Your best way to prevent chargebacks is to handle them properly before they happen. Make sure that customers have complete confidence in your products or services. If they’re not satisfied, they’ll probably initiate a chargeback.

Offer high-quality service. You always need to offer an efficient service, just in case the product is not what the customer wants, he’ll be able to return it without any trouble. Display clear and accurate information about your business on all of your transactions.



What Happens After The Chargeback Process?

The chargeback process will end up in one of the following three outcomes, which are:

  • A merchant refuses a chargeback. This is the hardest thing to accept because you might think this situation is impossible. Yes, it is possible if you do everything right to prevent this from happening. However, if the customer does not have evidence to support his claim, he might not even get charged back.
  • Retain the transaction and file an appeal. If your customer’s claim is valid but with some changes or modifications, see that that could still be a success for your business, follow this last route.
  • Appeal the case against the customer.

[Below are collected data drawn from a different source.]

$ cat config.mk
export PLATFORM = sky130hd
export DESIGN_NAME = fix_field_parser_flat
export DESIGN_NICKNAME = d
export VERILOG_FILES = /design/src/rtl/fix_field_if.sv /design/src/rtl/fix_field_parser.sv /design/src/flat_wrapper.sv
export SDC_FILE = /design/constraint.sdc
export NUM_CORES = 1
export LEC_CHECK = 0
export CAP_MARGIN = 15
export CELL_PAD_IN_SITES_DETAIL_PLACEMENT = 1
export CELL_PAD_IN_SITES_GLOBAL_PLACEMENT = 1
export CORE_ASPECT_RATIO = 1.4
export CORE_MARGIN = 2
export CORE_UTILIZATION = 50
export DETAILED_ROUTE_END_ITERATION = 6
export DONT_BUFFER_PORTS = 1
export PLACE_DENSITY_LB_ADDON = 0.1
export SYNTH_ARGS = -nofsm -noshare
export SYNTH_HDL_FRONTEND = slang
export SYNTH_SLANG_ARGS = --single-unit
$ cat constraint.sdc
create_clock -name clk -period 10.9 [get_ports clk]
set_input_delay 1.635 -clock clk [delete_from_list [all_inputs] [get_ports clk]]
set_output_delay 1.635 -clock clk [all_outputs]
set_load 0.01 [all_outputs]
$ cat src/rtl/fix_field_if.sv
// Byte-stream in / parsed-beat out bundle for fix_field_parser.
// FIX_CHECKSUM_EN adds the chk_* checksum signals.
interface fix_field_if #(
    parameter int TAG_W = 16,
    parameter int LEN_W = 12
);
    logic             in_valid;
    logic             in_ready;
    logic [7:0]       in_data;
    logic             out_valid;
    logic             out_ready;
    logic [7:0]       out_data;
    logic [TAG_W-1:0] out_tag;
    logic             out_eof;
    logic [LEN_W-1:0] out_len;
    logic             out_err;
    logic [1:0]       out_err_code;
`ifdef FIX_CHECKSUM_EN
    logic             chk_valid;
    logic             chk_err;
    logic [7:0]       chk_sum;
`endif

    // master is the parser; slave is the byte source / beat sink around it
    modport master (
        input  in_valid, in_data, out_ready,
        output in_ready, out_valid, out_data, out_tag, out_eof, out_len,
               out_err, out_err_code
`ifdef FIX_CHECKSUM_EN
        , output chk_valid, chk_err, chk_sum
`endif
    );

    modport slave (
        output in_valid, in_data, out_ready,
        input  in_ready, out_valid, out_data, out_tag, out_eof, out_len,
               out_err, out_err_code
`ifdef FIX_CHECKSUM_EN
        , input chk_valid, chk_err, chk_sum
`endif
    );
endinterface

$ cat src/rtl/fix_field_parser.sv
// Splits a FIX byte stream into tag/value fields with one registered output stage.
// Optional FIX_CHECKSUM_EN adds the tag-10 checksum verification outputs.
module fix_field_parser #(
    parameter int         TAG_W = 16,
    parameter int         LEN_W = 12,
    parameter logic [7:0] SOH_C = 8'h01,
    parameter logic [7:0] SEP_C = 8'h3D
) (
    input  logic        clk,
    input  logic        rst,
    fix_field_if.master bus
);
    typedef enum logic [1:0] {
        ST_TAG   = 2'd0,
        ST_VALUE = 2'd1,
        ST_SKIP  = 2'd2
    } state_t;

    localparam logic [1:0]       ERR_LEN_C   = 2'd0;
    localparam logic [1:0]       ERR_DIGIT_C = 2'd1;
    localparam logic [1:0]       ERR_OVF_C   = 2'd2;
    localparam logic [1:0]       ERR_EMPTY_C = 2'd3;
    localparam logic [LEN_W-1:0] LEN_MAX_C   = {LEN_W{1'b1}};

    state_t           state_r;
    logic [TAG_W-1:0] acc_r;
    logic             digit_seen_r;
    logic [LEN_W-1:0] len_r;
    logic [TAG_W-1:0] tag_r;
    logic             out_valid_r;
    logic [7:0]       out_data_r;
    logic [TAG_W-1:0] out_tag_r;
    logic             out_eof_r;
    logic [LEN_W-1:0] out_len_r;
    logic             out_err_r;
    logic [1:0]       out_err_code_r;

    logic             in_ready_s;
    logic             accept_s;
    logic             is_digit_s;
    logic             is_sep_s;
    logic             is_soh_s;
    logic [3:0]       digit_val_s;
    logic [TAG_W+3:0] tag_wide_s;
    logic             tag_ovf_s;

    state_t           state_nx_s;
    logic [TAG_W-1:0] acc_nx_s;
    logic             seen_nx_s;
    logic [LEN_W-1:0] len_nx_s;
    logic [TAG_W-1:0] tag_nx_s;
    logic             beat_s;
    logic [7:0]       b_data_s;
    logic [TAG_W-1:0] b_tag_s;
    logic             b_eof_s;
    logic [LEN_W-1:0] b_len_s;
    logic             b_err_s;
    logic [1:0]       b_code_s;

    assign in_ready_s  = bus.out_ready || !out_valid_r;
    assign accept_s    = bus.in_valid && in_ready_s;
    assign is_digit_s  = (bus.in_data >= 8'h30) && (bus.in_data <= 8'h39);
    assign is_sep_s    = (bus.in_data == SEP_C);
    assign is_soh_s    = (bus.in_data == SOH_C);
    assign digit_val_s = bus.in_data[3:0];
    // Four guard bits hold acc*10+9 exactly, so any nonzero guard bit means overflow
    assign tag_wide_s  = ({4'b0000, acc_r} * (TAG_W+4)'(10)) + {{TAG_W{1'b0}}, digit_val_s};
    assign tag_ovf_s   = (tag_wide_s[TAG_W+3:TAG_W] != 4'b0000);

    // Field parser: next state and the beat (if any) produced by the accepted byte
    always_comb begin
        state_nx_s = state_r;
        acc_nx_s   = acc_r;
        seen_nx_s  = digit_seen_r;
        len_nx_s   = len_r;
        tag_nx_s   = tag_r;
        beat_s     = 1'b0;
        b_data_s   = bus.in_data;
        b_tag_s    = acc_r;
        b_eof_s    = 1'b0;
        b_len_s    = len_r;
        b_err_s    = 1'b0;
        b_code_s   = ERR_LEN_C;
        if (accept_s) begin
            case (state_r)
                ST_TAG: begin
                    if (is_digit_s) begin
                        if (tag_ovf_s) begin
                            beat_s     = 1'b1;
                            b_err_s    = 1'b1;
                            b_code_s   = ERR_OVF_C;
                            b_tag_s    = tag_wide_s[TAG_W-1:0];
                            state_nx_s = ST_SKIP;
                        end else begin
                            acc_nx_s  = tag_wide_s[TAG_W-1:0];
                            seen_nx_s = 1'b1;
                        end
                    end else if (is_sep_s) begin
                        if (digit_seen_r) begin
                            tag_nx_s   = acc_r;
                            len_nx_s   = {LEN_W{1'b0}};
                            state_nx_s = ST_VALUE;
                        end else begin
                            beat_s     = 1'b1;
                            b_err_s    = 1'b1;
                            b_code_s   = ERR_EMPTY_C;
                            state_nx_s = ST_SKIP;
                        end
                    end else if (is_soh_s) begin
                        // A delimiter already ends the field, so parsing resumes at the next tag
                        beat_s     = 1'b1;
                        b_err_s    = 1'b1;
                        b_code_s   = digit_seen_r ? ERR_DIGIT_C : ERR_EMPTY_C;
                        acc_nx_s   = {TAG_W{1'b0}};
                        seen_nx_s  = 1'b0;
                        state_nx_s = ST_TAG;
                    end else begin
                        beat_s     = 1'b1;
                        b_err_s    = 1'b1;
                        b_code_s   = ERR_DIGIT_C;
                        state_nx_s = ST_SKIP;
                    end
                end
                ST_VALUE: begin
                    b_tag_s = tag_r;
                    if (is_soh_s) begin
                        beat_s     = 1'b1;
                        b_eof_s    = 1'b1;
                        b_data_s   = SOH_C;
                        b_len_s    = len_r;
                        acc_nx_s   = {TAG_W{1'b0}};
                        seen_nx_s  = 1'b0;
                        len_nx_s   = {LEN_W{1'b0}};
                        state_nx_s = ST_TAG;
                    end else if (len_r == LEN_MAX_C) begin
                        beat_s     = 1'b1;
                        b_err_s    = 1'b1;
                        b_code_s   = ERR_LEN_C;
                        state_nx_s = ST_SKIP;
                    end else begin
                        beat_s   = 1'b1;
                        len_nx_s = len_r + LEN_W'(1);
                        b_len_s  = len_r + LEN_W'(1);
                    end
                end
                ST_SKIP: begin
                    if (is_soh_s) begin
                        acc_nx_s   = {TAG_W{1'b0}};
                        seen_nx_s  = 1'b0;
                        state_nx_s = ST_TAG;
                    end else begin
                        state_nx_s = ST_SKIP;
                    end
                end
                default: begin
                    state_nx_s = ST_TAG;
                    acc_nx_s   = {TAG_W{1'b0}};
                    seen_nx_s  = 1'b0;
                end
            endcase
        end else begin
            state_nx_s = state_r;
        end
    end

    // Parser state and the single output register stage
    always_ff @(posedge clk or negedge rst) begin
        if (!rst) begin
            state_r        <= ST_TAG;
            acc_r          <= {TAG_W{1'b0}};
            digit_seen_r   <= 1'b0;
            len_r          <= {LEN_W{1'b0}};
            tag_r          <= {TAG_W{1'b0}};
            out_valid_r    <= 1'b0;
            out_data_r     <= 8'h00;
            out_tag_r      <= {TAG_W{1'b0}};
            out_eof_r      <= 1'b0;
            out_len_r      <= {LEN_W{1'b0}};
            out_err_r      <= 1'b0;
            out_err_code_r <= 2'd0;
        end else begin
            state_r      <= state_nx_s;
            acc_r        <= acc_nx_s;
            digit_seen_r <= seen_nx_s;
            len_r        <= len_nx_s;
            tag_r        <= tag_nx_s;
            if (accept_s && beat_s) begin
                out_valid_r    <= 1'b1;
                out_data_r     <= b_data_s;
                out_tag_r      <= b_tag_s;
                out_eof_r      <= b_eof_s;
                out_len_r      <= b_len_s;
                out_err_r      <= b_err_s;
                out_err_code_r <= b_code_s;
            end else if (bus.out_ready) begin
                out_valid_r <= 1'b0;
                out_eof_r   <= 1'b0;
                out_err_r   <= 1'b0;
            end
        end
    end

    assign bus.in_ready     = in_ready_s;
    assign bus.out_valid    = out_valid_r;
    assign bus.out_data     = out_data_r;
    assign bus.out_tag      = out_tag_r;
    assign bus.out_eof      = out_eof_r;
    assign bus.out_len      = out_len_r;
    assign bus.out_err      = out_err_r;
    assign bus.out_err_code = out_err_code_r;

`ifdef FIX_CHECKSUM_EN
    logic [7:0] sum_r;
    logic [7:0] fsum_r;
    logic       in_chk_r;
    logic [7:0] cval_r;
    logic       cbad_r;
    logic       chk_valid_r;
    logic       chk_err_r;
    logic [7:0] chk_sum_r;

    logic [7:0] sum_nx_s;
    logic [7:0] fsum_nx_s;
    logic       in_chk_nx_s;
    logic [7:0] cval_nx_s;
    logic       cbad_nx_s;
    logic       chk_beat_s;

    // Tag bytes wait in fsum until the tag is known, since tag-10 bytes are excluded
    always_comb begin
        sum_nx_s    = sum_r;
        fsum_nx_s   = fsum_r;
        in_chk_nx_s = in_chk_r;
        cval_nx_s   = cval_r;
        cbad_nx_s   = cbad_r;
        chk_beat_s  = 1'b0;
        if (accept_s) begin
            case (state_r)
                ST_TAG: begin
                    if (is_digit_s && !tag_ovf_s) begin
                        fsum_nx_s = fsum_r + bus.in_data;
                    end else if (is_sep_s && digit_seen_r && (acc_r == TAG_W'(10))) begin
                        fsum_nx_s   = 8'h00;
                        in_chk_nx_s = 1'b1;
                        cval_nx_s   = 8'h00;
                        cbad_nx_s   = 1'b0;
                    end else begin
                        sum_nx_s  = sum_r + fsum_r + bus.in_data;
                        fsum_nx_s = 8'h00;
                    end
                end
                ST_VALUE: begin
                    if (!in_chk_r) begin
                        sum_nx_s = sum_r + bus.in_data;
                    end else if (is_soh_s) begin
                        chk_beat_s  = 1'b1;
                        sum_nx_s    = 8'h00;
                        in_chk_nx_s = 1'b0;
                    end else if (len_r == LEN_MAX_C) begin
                        in_chk_nx_s = 1'b0;
                        sum_nx_s    = sum_r + bus.in_data;
                    end else if (is_digit_s) begin
                        cval_nx_s = (cval_r * 8'd10) + {4'b0000, digit_val_s};
                    end else begin
                        cbad_nx_s = 1'b1;
                    end
                end
                ST_SKIP: begin
                    sum_nx_s = sum_r + bus.in_data;
                end
                default: begin
                    sum_nx_s = sum_r;
                end
            endcase
        end else begin
            sum_nx_s = sum_r;
        end
    end

    // Checksum state and the chk_* fields that travel with the output beat
    always_ff @(posedge clk or negedge rst) begin
        if (!rst) begin
            sum_r       <= 8'h00;
            fsum_r      <= 8'h00;
            in_chk_r    <= 1'b0;
            cval_r      <= 8'h00;
            cbad_r      <= 1'b0;
            chk_valid_r <= 1'b0;
            chk_err_r   <= 1'b0;
            chk_sum_r   <= 8'h00;
        end else begin
            sum_r    <= sum_nx_s;
            fsum_r   <= fsum_nx_s;
            in_chk_r <= in_chk_nx_s;
            cval_r   <= cval_nx_s;
            cbad_r   <= cbad_nx_s;
            if (accept_s && beat_s) begin
                chk_valid_r <= chk_beat_s;
                if (chk_beat_s) begin
                    chk_sum_r <= sum_r;
                    chk_err_r <= cbad_r || (cval_r != sum_r);
                end
            end else if (bus.out_ready) begin
                chk_valid_r <= 1'b0;
            end
        end
    end

    assign bus.chk_valid = chk_valid_r;
    assign bus.chk_err   = chk_err_r;
    assign bus.chk_sum   = chk_sum_r;
`endif
endmodule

You will have a lot of information on your side, which means you could win the chargeback, but it may be difficult to convince your bank.

Conclusion

Chargebacks are a reality for every merchant. However, it is possible to prevent them from happening, and it is possible to be victorious in the end if you follow these guidelines carefully. You need to know some important aspects about chargebacks, which will help you keep the numbers in your favor.

Evelyn Addison

Evelyn is an assistant editor for The Next Tech and Just finished her master’s in modern East Asian Studies and plans to continue with her old hobby that is computer science.